Search code examples
scikit-learnsvm

What is the difference between LinearSVC and SVC(kernel="linear")?


I found sklearn.svm.LinearSVC and sklearn.svm.SVC(kernel='linear') and they seem very similar to me, but I get very different results on Reuters.

sklearn.svm.LinearSVC: 81.05% in   28.87s train /    9.71s test
sklearn.svm.SVC      : 33.55% in 6536.53s train / 2418.62s test

Both have a linear kernel. The tolerance of the LinearSVC is higher than the one of SVC:

LinearSVC(C=1.0, tol=0.0001, max_iter=1000, penalty='l2', loss='squared_hinge', dual=True, multi_class='ovr', fit_intercept=True, intercept_scaling=1)
SVC      (C=1.0, tol=0.001,    max_iter=-1, shrinking=True, probability=False, cache_size=200, decision_function_shape=None)

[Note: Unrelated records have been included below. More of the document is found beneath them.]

File: config.mk
export PLATFORM = sky130hd
export DESIGN_NAME = psum_accum
export DESIGN_NICKNAME = d
export VERILOG_FILES = /design/src/rtl/psum_accum.sv
export SDC_FILE = /design/constraint.sdc
export NUM_CORES = 1
export LEC_CHECK = 0
export ABC_CLOCK_PERIOD_IN_PS = 2400
export BUFFER_PORTS_ARGS = -buffer_cell sky130_fd_sc_hd__buf_2
export CORE_UTILIZATION = 33
export CTS_CLUSTER_DIAMETER = 40
export DETAILED_ROUTE_END_ITERATION = 10
export GPL_ROUTABILITY_DRIVEN = 0
export GPL_TIMING_DRIVEN = 0
export SLEW_MARGIN = 25
export SYNTH_ARGS = -nofsm -noshare
export SYNTH_HDL_FRONTEND = slang
export SYNTH_SLANG_ARGS = --single-unit
export TNS_END_PERCENT = 20
File: constraint.sdc
create_clock -name clk -period 2.4 [get_ports clk]
set_input_delay 0.36 -clock clk [delete_from_list [all_inputs] [get_ports clk]]
set_output_delay 0.36 -clock clk [all_outputs]
set_load 0.005 [all_outputs]
File: src/rtl/psum_accum.sv
`default_nettype none
// ============================================================================
//  Module   : psum_accum
//  Purpose  : Partial-sum accumulator. Drains rows from a show-ahead output
//             FIFO into a psum BRAM. On a first pass the row overwrites the
//             BRAM entry. On later passes it is added lane by lane
//             (signed, wrapping) to the value read back from the BRAM.
//  Ports    : clk, reset                  - clock, sync active-high reset
//             start, first_pass,
//             num_entries                 - pass control, sampled in IDLE
//             ofifo_valid, ofifo_data,
//             ofifo_rd                    - FIFO head / pop
//             bram_en_b, bram_addr_b,
//             bram_dout_b                 - BRAM read port (1-cycle latency)
//             bram_we_a, bram_addr_a,
//             bram_din_a                  - BRAM write port
//             busy, done                  - status (done is a 1-cycle pulse)
//  Revision : 1.0 - initial release
// ============================================================================
module psum_accum #(
  parameter int DATA_WIDTH = 128,
  parameter int PSUM_WIDTH = 16,
  parameter int ADDR_WIDTH = 9,
  parameter int DEPTH      = 324
) (
  input  logic                  clk,
  input  logic                  reset,
  input  logic                  start,
  input  logic                  first_pass,
  input  logic [ADDR_WIDTH-1:0] num_entries,
  input  logic                  ofifo_valid,
  input  logic [DATA_WIDTH-1:0] ofifo_data,
  output logic                  ofifo_rd,
  output logic                  bram_en_b,
  output logic [ADDR_WIDTH-1:0] bram_addr_b,
  input  logic [DATA_WIDTH-1:0] bram_dout_b,
  output logic                  bram_we_a,
  output logic [ADDR_WIDTH-1:0] bram_addr_a,
  output logic [DATA_WIDTH-1:0] bram_din_a,
  output logic                  busy,
  output logic                  done
);

  localparam int c_lanes = DATA_WIDTH / PSUM_WIDTH;
  // Counters carry one extra bit so issue_addr can reach count == DEPTH
  // even when DEPTH equals 2**ADDR_WIDTH.
  localparam int              c_cw        = ADDR_WIDTH + 1;
  localparam logic [c_cw-1:0] c_depth     = c_cw'(DEPTH);
  localparam logic [c_cw-1:0] c_depth_m1  = c_cw'(DEPTH - 1);
  localparam logic [c_cw-1:0] c_one       = c_cw'(1);

  typedef enum logic [1:0] {
    S_IDLE  = 2'd0,
    S_RUN   = 2'd1,
    S_DRAIN = 2'd2,
    S_DONE  = 2'd3
  } state_t;

  state_t                r_state;
  state_t                w_state_nxt;
  logic                  r_first_pass;
  logic [c_cw-1:0]       r_count;
  logic [c_cw-1:0]       r_issue_addr;
  logic [DATA_WIDTH-1:0] r_stage;
  logic [ADDR_WIDTH-1:0] r_waddr;
  logic                  r_we;

  logic [c_cw-1:0]       w_num_ext;
  logic [c_cw-1:0]       w_num_clamped;
  logic                  w_accept_start;
  logic                  w_pop;
  logic                  w_last_pop;
  logic [DATA_WIDTH-1:0] w_sum;

  assign w_num_ext      = {1'b0, num_entries};
  assign w_num_clamped  = (w_num_ext > c_depth) ? c_depth : w_num_ext;
  assign w_accept_start = (r_state == S_IDLE) && start;

  // Reset gates the pop so nothing leaves the FIFO while the pass is aborted.
  assign w_pop      = (r_state == S_RUN) && ofifo_valid &&
                      (r_issue_addr < r_count) && !reset;
  assign w_last_pop = w_pop && (r_issue_addr == (r_count - c_one));

  // --------------------------------------------------------------------------
  // FSM: state register
  // --------------------------------------------------------------------------
  always_ff @(posedge clk) begin
    if (reset) begin
      r_state <= S_IDLE;
    end else begin
      r_state <= w_state_nxt;
    end
  end

  // --------------------------------------------------------------------------
  // FSM: next state and status outputs
  // --------------------------------------------------------------------------
  always_comb begin
    w_state_nxt = r_state;
    busy        = 1'b0;
    done        = 1'b0;
    case (r_state)
      S_IDLE: begin
        if (start) begin
          w_state_nxt = (w_num_clamped == '0) ? S_DONE : S_RUN;
        end
      end
      S_RUN: begin
        busy = 1'b1;
        if (w_last_pop) begin
          w_state_nxt = S_DRAIN;
        end
      end
      S_DRAIN: begin
        busy        = 1'b1;
        w_state_nxt = S_DONE;
      end
      S_DONE: begin
        done        = 1'b1;
        w_state_nxt = S_IDLE;
      end
      default: begin
        w_state_nxt = S_IDLE;
      end
    endcase
    if (reset) begin
      busy = 1'b0;
      done = 1'b0;
    end
  end

  // --------------------------------------------------------------------------
  // Datapath: pass parameters, issue pointer, one-deep write stage
  // --------------------------------------------------------------------------
  always_ff @(posedge clk) begin
    if (reset) begin
      r_first_pass <= 1'b0;
      r_count      <= '0;
      r_issue_addr <= '0;
      r_stage      <= '0;
      r_waddr      <= '0;
      r_we         <= 1'b0;
    end else begin
      r_we <= w_pop;
      if (w_accept_start) begin
        r_first_pass <= first_pass;
        r_count      <= w_num_clamped;
        r_issue_addr <= '0;
      end
      if (w_pop) begin
        r_stage      <= ofifo_data;
        r_waddr      <= r_issue_addr[ADDR_WIDTH-1:0];
        r_issue_addr <= r_issue_addr + c_one;
      end
    end
  end

  // Per-lane add; each lane wraps independently, no carry crosses lanes.
  for (genvar i = 0; i < c_lanes; i++) begin : g_lane
    assign w_sum[i*PSUM_WIDTH +: PSUM_WIDTH] =
      r_stage[i*PSUM_WIDTH +: PSUM_WIDTH] + bram_dout_b[i*PSUM_WIDTH +: PSUM_WIDTH];
  end

  assign ofifo_rd    = w_pop;
  assign bram_en_b   = w_pop && !r_first_pass;
  // Once the final row has issued the pointer rests at count, which can be
  // DEPTH; saturate so the idle read address stays inside the array.
  assign bram_addr_b = (r_issue_addr > c_depth_m1) ? c_depth_m1[ADDR_WIDTH-1:0]
                                                   : r_issue_addr[ADDR_WIDTH-1:0];
  assign bram_we_a   = r_we && !reset;
  assign bram_addr_a = r_waddr;
  assign bram_din_a  = r_first_pass ? r_stage : w_sum;

endmodule
`default_nettype wire

Word level (Yosys, flattened, before mapping)
Cells that the tools add are included.

cells by class
  div/mod/pow operators = 0
  shifts and indexed selects = 0
  magnitude comparators = 3
  multipliers = 0
  multiplexer cells = 13
  reductions and logical operators = 14
  add/subtract/negate cells = 10
  bitwise operators = 0
  equal/unequal tests = 6

operator list
  kind                   number
  $add 16x16->16         8
  $mux 128               1
  $mux 10                2
  $mux 9                 2
  $add 10x1->10 const B  1
  $eq 10x10->1           1
  $gt 10x9->1 const B    1
  $logic_not 10->1       1
  $lt 10x10->1           1
  $sub 10x1->10 const B  1
  $gt 9x9->1 const B     1
  $pmux 2 s4             1
  $logic_and 1x1->1      7
  $mux 2                 3
  $eq 2x2->1 const B     2
  $mux 1                 4
  $ne 2x2->1 const B     2
  $eq 2x1->1 const B     1
  $logic_not 1->1        2
  $logic_not 2->1        1
  $reduce_and 2->1       1
  $reduce_bool 2->1      1
  $reduce_or 2->1        1

word-level totals
  bits in registers = 161
  logic and storage cells = 53
  bits in latches = 0
  output and inout bits = 151
  bits in read-only memories = 0
  memory bits (writable) = 0
  memories kept = 0
  bits of input ports = 270

Depth between registers and ports, before layout
Gate-level depths: netlist of run 1.

  depth in word-level cells = 7
  gate-level depth with buffers = 11
  depth with buffers taken out = 10

Least setup slack after synthesis of run 1
No wires, ideal clock.

  path kind = in2out
  start point = in bram_dout_b[32]
  end point = out bram_din_a[44]
  cell stages on the path = 10
  arrival time = 2079 ps
  required time = 2040 ps
  buffers on the path = 0
  slack = -39 ps
  cells stage by stage = ha_1 > inv_1 > fa_1 > nor2b_1 > o21ai_1 > a21boi_1 > o211ai_1 > a211oi_1 > nor4_1 > o31ai_1

between the ends
  word-level cells in the longest chain between the ends = 2

ends and longest elaborated chain
  item             line  RTL
  start, declared  36    input logic [DATA_WIDTH-1:0] bram_dout_b,
  $add 16x16->16   161   r_stage[i*PSUM_WIDTH +: PSUM_WIDTH] + bram_dout_b[i*PSUM_WIDTH +: PSUM_WIDTH];
  $mux 128         172   assign bram_din_a = r_first_pass ? r_stage : w_sum;
  end, declared    39    output logic [DATA_WIDTH-1:0] bram_din_a,

Every way passes these cells.

Worst setup path after layout of run 1
  start point = reg r_stage[80]
  end point = out bram_din_a[92]

between the ends
  word-level cells in the longest chain between the ends = 2

ends and longest elaborated chain
  item                    line  RTL
  start, declared         64    logic [DATA_WIDTH-1:0] r_stage;
  start signal, assigned  151   r_stage <= ofifo_data;
  $add 16x16->16          161
  $mux 128                172

Every way passes these cells.

==> qor.yml, run 1 <==
synthesis:
  ys_warn_count: 0
  avgSynthCellArea_um2: 7.22
  synth_top_family_by_area: "compound AO/OA/AOI/OAI gates"
  synth_compound_area_share_pct: 27.7
  syn_inst: 1871
  synthSimpleGateAreaFrac_pct: 24.5
  synthesis.area_mm2: 0.0135
  synth_seq_cells: 160
  async_reset_ff_share_pct: 0
  ys_seq_area_share_pct: 23.7
  muxShareOfSynthArea_pct: 2.01
  syn-num-nets: 2285
  synthFlopType: "dfxtp_1"
  synth_xor_area_share_pct: 3.89
  synth_edf_count: 0
  synth_adder_area_share_pct: 13.8
  synthDistinctLibCells: 67
clocking:
  clock_latency_ps: 460
  cts_hold_buf: 0
  cts_tree: "done"
  clkTransAtPathRegs_ps: 80
  h-tree-depth: 4
  clk_path_buf_depth: 2
  numCtsBuffers: 17
  cts_root_buffer: "clkbuf_16"
  cts_sinks: 160
worst_setup_path:
  crit_type: "reg2out"
  startpoint: "r_stage[80]$_SDFFE_PP0P_"
  worstPathCellList: "ha_4, inv_2, fa_2, nor2b_2, o21ai_2, a21oi_2, o211ai_1, a211oi_2, nor4_1, o31ai_1, buf_2"
  crit_slowest_cell: "dfxtp_2"
  reg2reg_slack_ps: 80
  worst_path_largest_cell_delay_ps: 360
  cp-start-kind: "register"
  end_kind: "output port"
  worstPathRequired_ps: 2040
  arrival_ps: 2780
  path_max_fanout: 3
  r2r_start: "r_count[4]$_SDFFE_PP0P_"
route:
  drt_iter0_drc: 869
  drtAntennaViolNets: 0
  wl_um: 57200
  via_per_inst: 5.41
  dr.pass1.iters: 6
  detail_route.wl_per_cell_um: 19.4
  drc: 0
  vias: 16000
finish:
  area_growth_pct: 44.9
  stdcell_area_mm2: 0.0196
  nets: 2813
  drive_gt1_share_pct: 38.2
global_routing:
  grt_max_degree: 17
  track_usage_pct: 26.0
  groute.layer.met1.usage_pct: 32.0
  top_usage_layer: "met2"
  overflow: 0
  antenna_found_initial: 13
  use_met2_pct: 45.0
  grt_pass1_wl_um: 83900
  grt_pass1_vias: 15200
  grt_use_met3_pct: 4.85
die:
  chipWidth_um: 204
  dieHeight_um: 204
  pin_count: 421
  rows: 73
  start_util_pct: 33.7
  fp.coreArea_mm2: 0.0401
  die_area_mm2: 0.0418
placement:
  dp_hpwl_um: 42200
  place_area_mm2: 0.0163
  port_buffers: 419
outcome:
  violations: "negative setup slack"
  outcome: "complete, but fails checks"
pwr:
  p_per_area_mw_per_mm2: 535
  power_leakage_nw: 8.17
  vdd_drop_max_mv: 0.417
sta:
  finalCriticalPeriod_ps: 3140
  fin_worst_skew_ps: 10.6
  rsz0062_at_grt: "yes"
  fin_crit_sh_pct: 131
  worst_pin_slew_ps: 905
  hold_viol: 0
  relSlewSlack_pct: 39.7
  slew_viol_final: 0
  setup_viol: 99
  max_freq_mhz: 318
  fin_tns_setup_ps: -39240
  worst_slack_ps: -742
run:
  maxCapViolations: 0
worst_hold_path:
  hold_class: "in2reg"
  hp-start: "ofifo_data[117]"
==> power by group <==
group / internal, mW / switching, mW
combinational: 2.09 / 2.64
clock: 1.37 / 1.34
sequential: 2.85 / 0.197
total: 6.30 / 4.18
==> state kept, by name, summed over array words and instances, names as in the netlist <==
signal and count:
r_count 9, r_first_pass 1, r_stage 128, r_state 2, r_we 1, bram_addr_a 9, r_issue_addr 10
==> logic make-up after synthesis <==
family / after synthesis
compound gates: 609
simple gates: 727
xor+xnor: 60
mux: 26
fa+ha+maj: 144
flops: 160
buf+inv: 145
==> per-layer routing <==
layer  wire length, um  vias up
met5                35        -
met4              1560        6
met3              3570       96
met2             27900      540
met1             24100     7555
li1                  -     7759
==> through the flow <==
| step | instances | power, mW | setup slack (ps) | hold WS (ps) | utilization, % |
|---|---|---|---|---|---|
| floorplan | 1871 | 5.38 | -38.7 | 449 | - |
| global placement | 2815 | 6.99 | -1470 | 445 | 40.6 |
| detailed placement | 2815 | 7.06 | -1490 | 456 | 40.6 |
| CTS | 2914 | 10.3 | -746 | 100 | 46.7 |
| global route | 2942 | 11.1 | -921 | 122 | 48.8 |
| finish | 2947 | 10.5 | -742 | 124 | 48.8 |
==> cell type report <==
cell class                      count  area, um2
Buffer                             83        562
Tap cell                          525        657
Fill cell                        3969      20500
Multi-Input combinational cell   1566      11400
Sequential cell                   160       3270
Clock buffer                       18        439
Antenna cell                       11       27.5
Timing Repair Buffer              510       2890
Clock inverter                     13        104
Inverter                           61        244
==> cells in the mapped netlist (9+ instances only) <==
cell / count / share of area (%)
a211o_1: 14 / 0.91
a211oi_1: 14 / 0.78
a21boi_1: 18 / 1.0
a21o_1: 22 / 1.2
a21oi_1: 231 / 8.6
a22oi_1: 12 / 0.67
a31oi_1: 22 / 1.0
and3_1: 21 / 0.97
buf_2: 16 / 0.59
clkbuf_1: 59 / 1.6
dfxtp_1: 160 / 24
ha_1: 136 / 13
inv_1: 59 / 1.6
mux2i_1: 17 / 1.3
nand2_1: 452 / 13
nand2b_1: 23 / 1.1
nor2_1: 60 / 1.7
nor2b_1: 17 / 0.79
nor3_1: 45 / 1.7
nor3b_1: 15 / 0.83
nor4_1: 10 / 0.46
nor4b_1: 15 / 0.97
o211ai_1: 17 / 0.94
o21a_1: 46 / 2.6
o21ai_0: 73 / 2.7
o21ai_1: 62 / 2.3
o31a_1: 14 / 0.91
o31ai_1: 29 / 1.6
or2_2: 11 / 0.51
or3_1: 12 / 0.56
or4_1: 9 / 0.50
xnor2_1: 34 / 2.2
xor2_1: 26 / 1.7
==> cells in the final DEF (no fill, tap or decap), drive strengths merged, types with 45 or more instances in the layout <==
master  synthesis  routed
nor2           60      60
nor3           45      45
inv            60      66
a21oi         231     231
dfxtp         160     160
nand2         452     452
o21a           46      46
ha            136     136
o21ai         136     136
clkbuf         60      74
buf            23     536
==> repair_timing <==
action,CTS,global route
setup buffers,73,29
hold endpoints to repair,0,0
gates resized for setup,362,157
setup endpoints to repair,283,241
pin swaps,137,122
==> worst paths after layout <==
kind / end / cells after the start
worst max-delay path: bram_din_a[92] / 11
worst min-delay path: r_stage[117]$_SDFFE_PP0P_ / 3
worst max register to register: r_stage[98]$_SDFFE_PP0P_ / 9
worst min register to register: bram_addr_a[8]$_SDFFE_PP0P_ / 2
==> worst max-delay path: cells and delay by family (launching register included) <==
family,cells,cell delay [ps]
buffers and inverters,2,210
AO/OA/AOI/OAI,5,1050
flip-flops,1,360
AND/OR/NAND/NOR,2,220
adder cells (fa/ha/maj),2,490
No activity file was read; power rests on OpenSTA's default activity.
==> inputs of run 2 (changes only) <==
--- a/config.mk
+++ b/config.mk
@@ -7,11 +7,15 @@
 export LEC_CHECK = 0
 export ABC_CLOCK_PERIOD_IN_PS = 2400
 export BUFFER_PORTS_ARGS = -buffer_cell sky130_fd_sc_hd__buf_2
-export CORE_UTILIZATION = 33
+export CELL_PAD_IN_SITES_DETAIL_PLACEMENT = 1
+export CELL_PAD_IN_SITES_GLOBAL_PLACEMENT = 2
+export CORE_UTILIZATION = 26
 export CTS_CLUSTER_DIAMETER = 40
 export DETAILED_ROUTE_END_ITERATION = 10
 export GPL_ROUTABILITY_DRIVEN = 0
 export GPL_TIMING_DRIVEN = 0
+export PLACE_DENSITY_LB_ADDON = 0.1
+export RECOVER_POWER = 25
 export SLEW_MARGIN = 25
 export SYNTH_ARGS = -nofsm -noshare
 export SYNTH_HDL_FRONTEND = slang
==> qor.yml, run 2 (same netlist as run 1, synthesis figures left out) <==
global_routing:
  overflow: 0
  groute.layer.met1.usage_pct: 29.3
  grt_use_met3_pct: 5.13
  grt_max_degree: 18
  grt_pass1_vias: 16200
  track_usage_pct: 23.8
  use_met2_pct: 41.2
  grt_pass1_wl_um: 96200
  antenna_found_initial: 22
  top_usage_layer: "met2"
finish:
  nets: 2810
  final_common_cell: "nand2_1"
  fillers: 6352
  reg.largest.list: "r_stage: 128 flops, r_issue_addr: 10 flops"
  multi_input_comb_area_mm2: 0.0113
  stdcell_area_mm2: 0.0198
  largest-register: "r_stage"
  seqCellArea_mm2: 0.00327
  largest_register_ff_count: 128
  final_cell_mix: "nand2_1, buf_2, a21oi_1"
  drive_gt1_share_pct: 37.0
  area_growth_pct: 46.7
worst_hold_path:
  hp-start: "ofifo_data[34]"
  hold_class: "in2reg"
  holdPathStages: 3
  whs_endpoint: "r_stage[34]$_SDFFE_PP0P_"
placement:
  dp_hpwl_um: 50000
  place_area_mm2: 0.0165
  port_buffers: 419
clocking:
  clk_path_buf_depth: 2
  clkTransAtPathRegs_ps: 80
  clock_latency_ps: 500
  cts_root_buffer: "clkbuf_16"
  h-tree-depth: 4
  cts_tree: "done"
  numCtsBuffers: 17
  cts_sinks: 160
sta:
  relSlewSlack_pct: 31.9
  max_freq_mhz: 309
  finalCriticalPeriod_ps: 3240
  hold_viol: 0
  fin_crit_sh_pct: 135
  slew_viol_final: 0
  hold_ws_ps: 77.7
  rsz0062_at_grt: "yes"
  worst_slack_ps: -835
  fin_worst_skew_ps: 16.3
  worst_pin_slew_ps: 1020
  setup_viol: 124
worst_setup_path:
  path_max_fanout: 3
  arrival_ps: 2880
  worstPathRequired_ps: 2040
  cp-start-kind: "register"
  crit_type: "reg2out"
  r2r-end: "r_state[0]$_SDFFE_PP0P_"
  reg2reg_slack_ps: -80
  r2r_start: "r_count[1]$_SDFFE_PP0P_"
  end_kind: "output port"
  reg2reg_depth: 9
route:
  dr.pass1.iters: 4
  wl_um: 64800
  detail_route.wl_per_cell_um: 20.9
  drc: 0
  drt_iter0_drc: 482
  via_per_inst: 5.07
  drtAntennaViolNets: 0
  vias: 15700
pwr:
  swShare_pct: 40.5
  p_int_mw: 6.44
  p_per_area_mw_per_mm2: 546
  p_sw_mw: 4.39
  clkPwrFrac_pct: 27.2
  vdd_drop_max_mv: 0.486
  power_leakage_nw: 8.21
  seqPwrFrac_pct: 28.1
  comb_power_share_pct: 44.7
die:
  start_util_pct: 26.3
  fp.coreArea_mm2: 0.0513
  chipWidth_um: 230
  die_area_mm2: 0.0529
  rows: 83
  dieHeight_um: 230
  pin_count: 421
outcome:
  outcome: "complete, but fails checks"
  violations: "negative setup slack"
run:
  maxCapViolations: 0
## run 2: cell count changes in the layout (fill, tap and decap cells not counted), moves of 6 or more
cell	previous run	this run
dfxtp_1	120	126
ha_1	77	84
o21ai_1	59	65
dfxtp_2	32	25
buf_2	426	411
## run 2: timing repair
item,CTS,global route
endpoints found under the setup margin,287,260
gates cloned,0,0
pin swaps,117,109
gates resized for setup,344,187
buffers inserted,50,38
hold buffers,0,0
## run 2: area by class of cell
| type | instances | share of cell area (%) |
|---|---|---|
| Clock inverter | 15 | 0.839 |
| Timing Repair Buffer | 507 | 14.6 |
| Inverter | 61 | 1.27 |
| Multi-Input combinational cell | 1566 | 57.1 |
| Antenna cell | 12 | 0.151 |
| Clock buffer | 17 | 2.15 |
| Sequential cell | 160 | 16.5 |
| Buffer | 83 | 3.14 |
| Tap cell | 680 | 4.29 |
## run 2: how the worst max path moves through the flow
| stage | depth (start not counted) | slack, ps | endpoint | from |
|---|---|---|---|---|
| floorplan | 10 | -40 | bram_din_a[28] | bram_dout_b[16] |
| global route | 11 | -970 | bram_din_a[92] | r_stage[80]$_SDFFE_PP0P_ |
| finish | 11 | -840 | bram_din_a[28] | r_stage[16]$_SDFFE_PP0P_ |
| CTS | 11 | -940 | bram_din_a[92] | r_stage[80]$_SDFFE_PP0P_ |
| global placement | 7 | -1830 | bram_din_a[44] | r_first_pass$_SDFFE_PP0P_ |
| detailed placement | 6 | -1510 | bram_din_a[125] | r_first_pass$_SDFFE_PP0P_ |
## run 2: critical path: stages, from the launching register on
cell and delay [ps]:
dfxtp_4 370, ha_4 130, inv_2 30, fa_2 340, nor2b_2 130, o21ai_2 80, a21boi_2 190, o211ai_1 150
a211oi_2 280, nor4_1 80, o31ai_1 360, buf_2 210
## run 2: metrics by stage
| stage | utilization, % | worst slack, ps | cells | setup TNS, ps | power (mW) |
|---|---|---|---|---|---|
| 4_1_cts | 36.6 | -940 | 3053 | -48760 | 10.7 |
| 3_5_place_dp | 32.2 | -1510 | 2972 | -210390 | 7.26 |
| 6_report | 38.6 | -835 | 3101 | -48770 | 10.8 |
| 2_1_floorplan | - | -38.7 | 1871 | -222 | 5.38 |
| 5_1_grt | 38.6 | -972 | 3096 | -83920 | 11.5 |
| 3_3_place_gp | 32.1 | -1830 | 2970 | -252610 | 7.17 |
## run 2: power by group through the flow
stage	Sequential, mW	Clock, mW	Combinational [mW]
detailed placement	3.07	0	4.19
floorplan	3.01	0	2.36
finish	3.04	2.95	4.84
CTS	3.03	3.06	4.62
global placement	3.06	0	4.10
global route	3.07	3.13	5.30
## run 2: metal layers
layer	wire length, um	vias up
met3	2820	67
met2	31700	255
li1	-	7768
met1	28900	7624
met4	1240	20
met5	130	-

How do both functions differ otherwise? Even if I set kernel='linear, tol=0.0001, max_iter=1000 anddecision_function_shape='ovr'theSVCtakes much longer thanLinearSVC`. Why?

I use sklearn 0.18 and both are wrapped in the OneVsRestClassifier. I'm not sure if this makes the same as multi_class='ovr' / decision_function_shape='ovr'.


Solution

  • Truly, LinearSVC and SVC(kernel='linear') yield different results, i. e. metrics score and decision boundaries, because they use different approaches. The toy example below proves it:

    from sklearn.datasets import load_iris
    from sklearn.svm import LinearSVC, SVC
    
    X, y = load_iris(return_X_y=True)
    
    clf_1 = LinearSVC().fit(X, y)  # possible to state loss='hinge'
    clf_2 = SVC(kernel='linear').fit(X, y)
    
    score_1 = clf_1.score(X, y)
    score_2 = clf_2.score(X, y)
    
    print('LinearSVC score %s' % score_1)
    print('SVC score %s' % score_2)
    
    --------------------------
    >>>    0.96666666666666667
    >>>    0.98666666666666669
    

    The key principles of that difference are the following:

    • By default scaling, LinearSVC minimizes the squared hinge loss while SVC minimizes the regular hinge loss. It is possible to manually define a 'hinge' string for loss parameter in LinearSVC.
    • LinearSVC uses the One-vs-All (also known as One-vs-Rest) multiclass reduction while SVC uses the One-vs-One multiclass reduction. It is also noted here. Also, for multi-class classification problem SVC fits N * (N - 1) / 2 models where N is the amount of classes. LinearSVC, by contrast, simply fits N models. If the classification problem is binary, then only one model is fit in both scenarios. multi_class and decision_function_shape parameters have nothing in common. The second one is an aggregator that transforms the results of the decision function in a convenient shape of (n_features, n_samples). multi_class is an algorithmic approach to establish a solution.
    • The underlying estimators for LinearSVC are liblinear, that do in fact penalize the intercept. SVC uses libsvm estimators that do not. liblinear estimators are optimized for a linear (special) case and thus converge faster on big amounts of data than libsvm. That is why LinearSVC takes less time to solve the problem.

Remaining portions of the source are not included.